[Collected data]
## src/rtl/dsp_post_adder_acc.sv

```systemverilog
// Post-adder / accumulator stage of the DSP48A1 slice: X/Z operand select, add/subtract with carry-in,
// 48-bit P accumulator plus carry-out register.
module dsp_post_adder_acc #(
  parameter int PREG        = 1,
  parameter int CARRYOUTREG = 1,
  parameter int CARRYINREG  = 1
) (
  input  logic        CLK,
  input  logic        RST,
  input  logic        CEP,
  input  logic        CECARRYIN,
  input  logic [3:0]  OPMODE,
  input  logic        SUB,
  input  logic        CARRYIN,
  input  logic [35:0] M,
  input  logic [47:0] DAB,
  input  logic [47:0] C,
  input  logic [47:0] PCIN,
  output logic [47:0] P,
  output logic [47:0] PCOUT,
  output logic        CARRYOUT,
  output logic        CARRYOUTF
);

  logic [47:0] p_reg_q, p_reg_d;
  logic        cy_q, cy_d;
  logic        cin_q, cin_d;

  logic        cin;
  logic [47:0] x_op, z_op;
  logic [48:0] x_ext, sum;

  always_comb begin
    cin = (CARRYINREG != 0) ? cin_q : CARRYIN;

    x_op = '0;
    unique case (OPMODE[1:0])
      2'd0: x_op = '0;
      2'd1: x_op = {12'd0, M};
      2'd2: x_op = p_reg_q;
      2'd3: x_op = DAB;
    endcase

    z_op = '0;
    unique case (OPMODE[3:2])
      2'd0: z_op = '0;
      2'd1: z_op = PCIN;
      2'd2: z_op = p_reg_q;
      2'd3: z_op = C;
    endcase

    // 49-bit arithmetic: bit 48 is carry on add, borrow on subtract
    x_ext = {1'b0, x_op} + {48'd0, cin};
    sum   = SUB ? ({1'b0, z_op} - x_ext) : ({1'b0, z_op} + x_ext);
  end

  always_comb begin
    p_reg_d = p_reg_q;
    cy_d    = cy_q;
    cin_d   = cin_q;
    if (CEP) begin
      p_reg_d = sum[47:0];
      cy_d    = sum[48];
    end
    if (CECARRYIN) begin
      cin_d = CARRYIN;
    end
  end

  always_ff @(posedge CLK) begin
    if (RST) begin
      p_reg_q <= '0;
      cy_q    <= 1'b0;
      cin_q   <= 1'b0;
    end else begin
      p_reg_q <= p_reg_d;
      cy_q    <= cy_d;
      cin_q   <= cin_d;
    end
  end

  // Feedback always uses p_reg_q, so the unregistered output mode has no combinational loop
  always_comb begin
    P         = (PREG != 0) ? p_reg_q : sum[47:0];
    PCOUT     = P;
    CARRYOUT  = (CARRYOUTREG != 0) ? cy_q : sum[48];
    CARRYOUTF = CARRYOUT;
  end

endmodule

```

## config.mk

```make
export PLATFORM = sky130hd
export DESIGN_NAME = dsp_post_adder_acc
export DESIGN_NICKNAME = d
export VERILOG_FILES = /design/src/rtl/dsp_post_adder_acc.sv
export SDC_FILE = /design/constraint.sdc
export NUM_CORES = 1
export LEC_CHECK = 0
export ABC_AREA = 1
export BUFFER_PORTS_ARGS = -buffer_cell sky130_fd_sc_hd__buf_2
export CAP_MARGIN = 20
export CORE_ASPECT_RATIO = 0.6
export CORE_MARGIN = 5
export CORE_UTILIZATION = 45
export CTS_CLUSTER_DIAMETER = 200
export DETAILED_ROUTE_END_ITERATION = 12
export PLACE_DENSITY_LB_ADDON = 0.15
export RECOVER_POWER = 100
export SETUP_SLACK_MARGIN = 0.2
export SLEW_MARGIN = 40
export SYNTH_ARGS = -nofsm -noshare
export SYNTH_HDL_FRONTEND = slang
export SYNTH_SLANG_ARGS = --single-unit
```

## constraint.sdc

```tcl
create_clock -name CLK -period 12.3 [get_ports CLK]
set_clock_uncertainty 0.05 [all_clocks]
set_input_delay 2.46 -clock CLK [delete_from_list [all_inputs] [get_ports CLK]]
set_output_delay 2.46 -clock CLK [all_outputs]
set_load 0.01 [all_outputs]
```

Yosys cells after proc, flatten, opt, wreduce, memory -nomap -nowiden
Index checks and enable logic that the tools add are counted.
{"block": "totals", "register_bits": 50}
{"block": "op_classes", "add_sub_neg": 3, "eq_ne": 6, "n_mux": 3, "n_reduce_logical": 2}
{"cell": "case mux 48 bit (4 select lines)", "n": 2}
{"cell": "adder 48 x 1 -> 49 bit", "n": 1}
{"cell": "adder 48 x 49 -> 49 bit", "n": 1}
{"cell": "2-to-1 mux 49 bit", "n": 1}
{"cell": "subtractor 48 x 49 -> 49 bit", "n": 1}
{"cell": "== test 2 bit, second input constant", "n": 4}
{"cell": "== test 2 x 1 -> 1 bit, second input constant", "n": 2}
{"cell": "zero test 2 bit", "n": 2}

Depth between registers and ports, before layout
{"block": "logic_depth", "depth_word": 5, "ltp_mapped": 41, "depth_no_buf": 38}

Least setup slack after synthesis
No wires, ideal clock.
{"block": "synth_timing", "path_kind": "input to register", "from": "in OPMODE[1]", "to": "reg p_reg_q[38], in the netlist P[38]", "setup_ns": 0.056, "t_arrival_ns": 7.028, "t_required_ns": 12.194, "slack_ns": 5.166, "path_stages": 33, "path_cell_list": "buf_6 buf_6 nand2_2 inv_2 buf_6 nand2_1 nand3_1 ha_1 ha_1 inv_1 xor2_1 nand3_1 nor2_1 nand2_1 nor2_1 nand4_1 nor2_1 nand2_1 o21ai_0 nand2_1 xor2_1 ha_1 nand2_1 nor2_1 nand2_1 nor4_1 a21oi_1 o21ai_0 a21oi_1 or2_2 nand3_1 nand2_1 inv_1"}
{"block": "synth_via", "elab_chain_len": 5, "word_cells_on_any_way": 9, "cone_classes": "3 x add/sub; 3 x eq/ne; 2 x mux; 1 x reduce/logical"}
{"item": "start: declaration", "line": "12", "text": "input logic [3:0] OPMODE,"}
{"item": "== test 2 bit, or another cell as far along", "line": "37", "text": "unique case (OPMODE[1:0])"}
{"item": "case mux 48 bit (4 select lines) (*)", "line": "37"}
{"item": "adder 48 x 1 -> 49 bit (*)", "line": "53", "text": "x_ext = {1'b0, x_op} + {48'd0, cin};"}
{"item": "adder 48 x 49 -> 49 bit or subtractor 48 x 49 -> 49 bit (tied branches)", "line": "54", "text": "sum = SUB ? ({1'b0, z_op} - x_ext) : ({1'b0, z_op} + x_ext);"}
{"item": "2-to-1 mux 49 bit (*)", "line": "54"}
{"item": "end signal: assignment", "line": "76", "text": "p_reg_q <= p_reg_d;"}
{"item": "end: declaration", "line": "25", "text": "logic [47:0] p_reg_q, p_reg_d;"}
Every way passes the cells marked *; elsewhere a longest branch is shown, timed or not.
A chain may end at the register's enable or synchronous reset.

Final worst setup path
Same ends and word-level chain as after synthesis.

==> results.json <==
{
  "status": "complete, but fails checks",
  "violations": "max-capacitance violations, max-slew violations",
  "yosys-top-cells-count": "482 x nand2_1, 260 x nand3_1, 249 x inv_1",
  "whs_ns": 0.524,
  "cp.arrival_ns": 10.10,
  "synth_area_leader_cell": "nand2_1",
  "layout_min_cycle_time_ns": 9.88,
  "hold_class": "reg2reg",
  "clock_sinks": 50,
  "r2r_cells": 28,
  "ys_types": 50,
  "place.port_buffers": 287,
  "synthFlopType": "dfxtp_1",
  "place.gp.congestion": 1.03,
  "layout-drive-gt1-share_pct": 15.3,
  "tightest_slew_ns": 2.03,
  "cp-end-kind": "flop",
  "diodes": 0,
  "antenna_found_initial": 0,
  "vias": 14051,
  "r2r_slack_ns": 5.60,
  "grt-ovfl-total": 0,
  "hold_viol_final": 0,
  "cp_top_family": "simple AND/OR/NAND/NOR gates",
  "syn_area_sq_mm": 0.0112,
  "cts_tree": "yes",
  "area_delta_synth_final_pct": 10.0,
  "synth_nets": 2233,
  "dp_cells": 2494,
  "path_buf_inv": 5,
  "final_cells": 2502,
  "synth_top_cells_by_area": "nand2_1 16%, nand3_1 12%, dfxtp_1 8.9%",
  "setup_viol": 0,
  "dpl.hpwl_um": 41900,
  "routedWlPerCell_um": 19.8,
  "nets": 2421,
  "totalWireLength_um": 49600,
  "drv_slew": 36,
  "tritoncts.num_buffers": 5,
  "maxCapViolations": 1,
  "yosys.area.top_type_share_pct": 16.2,
  "finalSetupTns_ns": 0,
  "synth_seq_cells": 50,
  "start_util_pct": 46.0,
  "yosysWarnings": 0,
  "grt_pass1_vias": 12295,
  "rsz0062_at_grt": "false",
  "die-area_sq_mm": 0.0282,
  "grtUsageTotal_pct": 33.1,
  "utilization_pct": 50.6,
  "crit_fanout": 69,
  "min_delay_path_depth": 2,
  "route.detailed.drc": 0,
  "fin_crit_sh_pct": 80.4,
  "multi_input_area_sq_mm": 0.00835,
  "crit_path_start_kind": "input pin",
  "p_leak_nw": 6.08,
  "cp_num_cells": 32,
  "slowest_delay_ns": 0.83,
  "synth.avg_cell_area_sq_um": 5.62,
  "htreeDepth": 2,
  "async_reset_ff_share_pct": 0,
  "grt_max_degree": 71,
  "place_area_sq_mm": 0.0123,
  "critPathKind": "in2reg",
  "dr.pass1.iters": 6,
  "cts-root-buf": "clkbuf_16",
  "post_cts_buffers": 0,
  "core_area_sq_mm": 0.0243,
  "yosys.cell_count.top_type": "nand2_1",
  "hold_buffers": 0,
  "required_ns": 12.51,
  "clock_latency_ns": 0.31,
  "drt-initial-drc-count": 1415,
  "viasPerCell": 5.62,
  "seq_area_sq_mm": 0.00100,
  "fillers": 2746,
  "clkTransAtPathRegs_ns": 0.08,
  "final_area_sq_mm": 0.0123,
  "grt_pass1_wl_um": 72800,
  "synth_cells": 1991,
  "die_h_um": 132,
  "max_slew_margin_pct": -35.6,
  "cts_resized": 0,
  "antenna_left": 0,
  "synth_edf_count": 0,
  "critical_path.most_common_cell": "nand2_1",
  "power_density_mw_per_mm2": 95.9,
  "cts_max_path_buffers": 2,
  "cp_slowest_cell": "nor2_1",
  "irDropWorstVdd_v": 0.0000603,
  "io_pins": 288,
  "seq_area_frac_synth_pct": 8.94,
  "rows": 44,
  "fmax_mhz": 101,
  "die_w_um": 214
}
## power breakdown
group,switching [W],internal [W]
sequential,0.0000574,0.000187
clock,0.0000765,0.0000964
combinational,0.000509,0.000254
total,0.000643,0.000538
## sequential cells by signal, summed over array words and instances, names as in the netlist
name / flops
cin: 1
P: 48
CARRYOUT: 1
## layer usage
metal  track usage, %  part of all wire [%]
met5                0                     0
met4             6.78                   2.0
met3             8.59                    12
met2             46.6                    39
met1             50.3                    46
## metrics by stage
stage          setup slack [ns]  power [W]
6_report                   2.42    0.00118
3_5_place_dp               3.24    0.00101
2_1_floorplan              5.17   0.000768
4_1_cts                    3.55    0.00118
5_1_grt                    1.50    0.00127
3_3_place_gp               3.49    0.00101
## worst reg2reg max path: cells and delay by family (launching register included)
kind	cells	cell delay [ns]
adders and majority gates	3	0.81
and+or+nand+nor	18	3.78
buffers and inverters	2	0.14
AOI/OAI and AO/OA	4	1.18
xor gates and xnor gates	1	0.16
DFF	1	0.53
## layout by cell type (no fill, tap or decap), types with 27 or more instances in the layout
cell type,n
nand4_1,34
inv_1,250
buf_2,187
xor2_1,56
xnor2_1,27
nand2_2,28
a21oi_1,121
dfxtp_1,50
nor2_1,206
ha_1,51
o211ai_1,46
o21ai_0,77
nand3_1,261
nand2_1,485
clkbuf_1,100
## final timing paths
kind,from,endpoint
worst min register to register,P[47],P[47]
worst min-delay path,P[47],P[47]
worst max register to register,P[0],P[38]
worst max-delay path,OPMODE[1],P[38]
## cell families (layout without fill, tap and decap cells)
family | Yosys count | count (layout) | synth area share, %
buffers and inverters | 382 | 571 | 16.2
adders and majority gates | 52 | 52 | 5.88
and+or+nand+nor | 1115 | 1115 | 46.1
AOI/OAI and AO/OA | 306 | 306 | 16.0
xor gates and xnor gates | 86 | 86 | 6.93
DFF | 50 | 50 | 8.94
## layout make-up
class,count,area share [%]
clock buffers,5,1.02
clock inverters,3,0.366
repair buffers,296,11.2
flip-flops and latches,50,8.13
multi-input cells,1559,67.8
inverters,267,8.22
well taps,322,3.27
No activity file was read; power rests on OpenSTA's default activity.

## Problem details
Within the entries above, find the string "flops" and return each line that holds it.

## Answer section
name / flops
flip-flops and latches,50,8.13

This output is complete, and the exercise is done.